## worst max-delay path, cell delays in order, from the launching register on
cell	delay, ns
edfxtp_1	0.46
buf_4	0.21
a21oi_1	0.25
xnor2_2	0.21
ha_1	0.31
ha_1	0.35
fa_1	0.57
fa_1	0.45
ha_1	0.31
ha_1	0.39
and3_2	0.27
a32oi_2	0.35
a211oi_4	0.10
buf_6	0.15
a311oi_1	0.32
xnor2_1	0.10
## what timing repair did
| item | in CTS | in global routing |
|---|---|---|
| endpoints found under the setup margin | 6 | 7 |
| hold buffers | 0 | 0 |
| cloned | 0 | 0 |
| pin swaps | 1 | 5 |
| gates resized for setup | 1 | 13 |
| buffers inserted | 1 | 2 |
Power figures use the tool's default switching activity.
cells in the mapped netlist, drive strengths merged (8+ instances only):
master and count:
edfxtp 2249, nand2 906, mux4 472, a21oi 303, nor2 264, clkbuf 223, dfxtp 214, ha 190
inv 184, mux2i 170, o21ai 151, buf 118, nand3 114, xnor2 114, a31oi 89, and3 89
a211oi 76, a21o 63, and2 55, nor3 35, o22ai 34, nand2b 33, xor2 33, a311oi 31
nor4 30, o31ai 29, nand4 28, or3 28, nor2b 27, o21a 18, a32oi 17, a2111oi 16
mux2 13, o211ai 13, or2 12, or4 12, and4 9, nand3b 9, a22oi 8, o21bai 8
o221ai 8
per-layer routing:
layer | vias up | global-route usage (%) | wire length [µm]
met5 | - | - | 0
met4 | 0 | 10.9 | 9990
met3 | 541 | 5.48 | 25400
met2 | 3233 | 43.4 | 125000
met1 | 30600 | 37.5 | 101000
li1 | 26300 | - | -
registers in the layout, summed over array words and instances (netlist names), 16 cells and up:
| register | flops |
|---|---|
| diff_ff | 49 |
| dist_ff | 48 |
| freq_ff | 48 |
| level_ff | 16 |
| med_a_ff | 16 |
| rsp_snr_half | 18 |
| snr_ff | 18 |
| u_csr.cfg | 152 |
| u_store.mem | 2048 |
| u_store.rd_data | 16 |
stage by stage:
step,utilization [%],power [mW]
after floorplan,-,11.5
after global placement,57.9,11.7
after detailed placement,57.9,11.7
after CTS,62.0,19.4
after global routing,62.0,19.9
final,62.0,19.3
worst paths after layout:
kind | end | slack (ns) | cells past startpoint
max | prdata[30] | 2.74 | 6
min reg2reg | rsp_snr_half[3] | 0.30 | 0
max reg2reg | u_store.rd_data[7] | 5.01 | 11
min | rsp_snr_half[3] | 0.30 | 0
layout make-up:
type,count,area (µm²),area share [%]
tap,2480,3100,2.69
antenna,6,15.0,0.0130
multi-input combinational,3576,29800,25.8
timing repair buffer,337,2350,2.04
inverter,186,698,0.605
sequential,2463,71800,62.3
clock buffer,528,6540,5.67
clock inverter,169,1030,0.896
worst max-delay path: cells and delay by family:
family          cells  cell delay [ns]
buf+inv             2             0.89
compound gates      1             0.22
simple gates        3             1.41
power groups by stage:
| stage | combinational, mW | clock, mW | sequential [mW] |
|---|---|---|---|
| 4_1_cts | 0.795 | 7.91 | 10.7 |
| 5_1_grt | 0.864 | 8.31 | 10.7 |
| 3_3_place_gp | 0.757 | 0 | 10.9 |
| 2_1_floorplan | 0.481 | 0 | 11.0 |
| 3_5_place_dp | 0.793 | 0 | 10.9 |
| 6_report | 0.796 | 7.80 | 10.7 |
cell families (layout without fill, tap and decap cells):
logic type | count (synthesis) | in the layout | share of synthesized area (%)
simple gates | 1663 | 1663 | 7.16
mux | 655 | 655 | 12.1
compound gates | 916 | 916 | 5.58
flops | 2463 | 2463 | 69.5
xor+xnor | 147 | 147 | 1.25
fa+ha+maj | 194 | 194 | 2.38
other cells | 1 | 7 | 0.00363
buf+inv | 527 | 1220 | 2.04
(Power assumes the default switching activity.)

Work instruction: Write out the records again so that each line matches the original exactly.

Expected answer:
## worst max-delay path, cell delays in order, from the launching register on
cell	delay, ns
edfxtp_1	0.46
buf_4	0.21
a21oi_1	0.25
xnor2_2	0.21
ha_1	0.31
ha_1	0.35
fa_1	0.57
fa_1	0.45
ha_1	0.31
ha_1	0.39
and3_2	0.27
a32oi_2	0.35
a211oi_4	0.10
buf_6	0.15
a311oi_1	0.32
xnor2_1	0.10
## what timing repair did
| item | in CTS | in global routing |
|---|---|---|
| endpoints found under the setup margin | 6 | 7 |
| hold buffers | 0 | 0 |
| cloned | 0 | 0 |
| pin swaps | 1 | 5 |
| gates resized for setup | 1 | 13 |
| buffers inserted | 1 | 2 |
Power figures use the tool's default switching activity.
cells in the mapped netlist, drive strengths merged (8+ instances only):
master and count:
edfxtp 2249, nand2 906, mux4 472, a21oi 303, nor2 264, clkbuf 223, dfxtp 214, ha 190
inv 184, mux2i 170, o21ai 151, buf 118, nand3 114, xnor2 114, a31oi 89, and3 89
a211oi 76, a21o 63, and2 55, nor3 35, o22ai 34, nand2b 33, xor2 33, a311oi 31
nor4 30, o31ai 29, nand4 28, or3 28, nor2b 27, o21a 18, a32oi 17, a2111oi 16
mux2 13, o211ai 13, or2 12, or4 12, and4 9, nand3b 9, a22oi 8, o21bai 8
o221ai 8
per-layer routing:
layer | vias up | global-route usage (%) | wire length [µm]
met5 | - | - | 0
met4 | 0 | 10.9 | 9990
met3 | 541 | 5.48 | 25400
met2 | 3233 | 43.4 | 125000
met1 | 30600 | 37.5 | 101000
li1 | 26300 | - | -
registers in the layout, summed over array words and instances (netlist names), 16 cells and up:
| register | flops |
|---|---|
| diff_ff | 49 |
| dist_ff | 48 |
| freq_ff | 48 |
| level_ff | 16 |
| med_a_ff | 16 |
| rsp_snr_half | 18 |
| snr_ff | 18 |
| u_csr.cfg | 152 |
| u_store.mem | 2048 |
| u_store.rd_data | 16 |
stage by stage:
step,utilization [%],power [mW]
after floorplan,-,11.5
after global placement,57.9,11.7
after detailed placement,57.9,11.7
after CTS,62.0,19.4
after global routing,62.0,19.9
final,62.0,19.3
worst paths after layout:
kind | end | slack (ns) | cells past startpoint
max | prdata[30] | 2.74 | 6
min reg2reg | rsp_snr_half[3] | 0.30 | 0
max reg2reg | u_store.rd_data[7] | 5.01 | 11
min | rsp_snr_half[3] | 0.30 | 0
layout make-up:
type,count,area (µm²),area share [%]
tap,2480,3100,2.69
antenna,6,15.0,0.0130
multi-input combinational,3576,29800,25.8
timing repair buffer,337,2350,2.04
inverter,186,698,0.605
sequential,2463,71800,62.3
clock buffer,528,6540,5.67
clock inverter,169,1030,0.896
worst max-delay path: cells and delay by family:
family          cells  cell delay [ns]
buf+inv             2             0.89
compound gates      1             0.22
simple gates        3             1.41
power groups by stage:
| stage | combinational, mW | clock, mW | sequential [mW] |
|---|---|---|---|
| 4_1_cts | 0.795 | 7.91 | 10.7 |
| 5_1_grt | 0.864 | 8.31 | 10.7 |
| 3_3_place_gp | 0.757 | 0 | 10.9 |
| 2_1_floorplan | 0.481 | 0 | 11.0 |
| 3_5_place_dp | 0.793 | 0 | 10.9 |
| 6_report | 0.796 | 7.80 | 10.7 |
cell families (layout without fill, tap and decap cells):
logic type | count (synthesis) | in the layout | share of synthesized area (%)
simple gates | 1663 | 1663 | 7.16
mux | 655 | 655 | 12.1
compound gates | 916 | 916 | 5.58
flops | 2463 | 2463 | 69.5
xor+xnor | 147 | 147 | 1.25
fa+ha+maj | 194 | 194 | 2.38
other cells | 1 | 7 | 0.00363
buf+inv | 527 | 1220 | 2.04
(Power assumes the default switching activity.)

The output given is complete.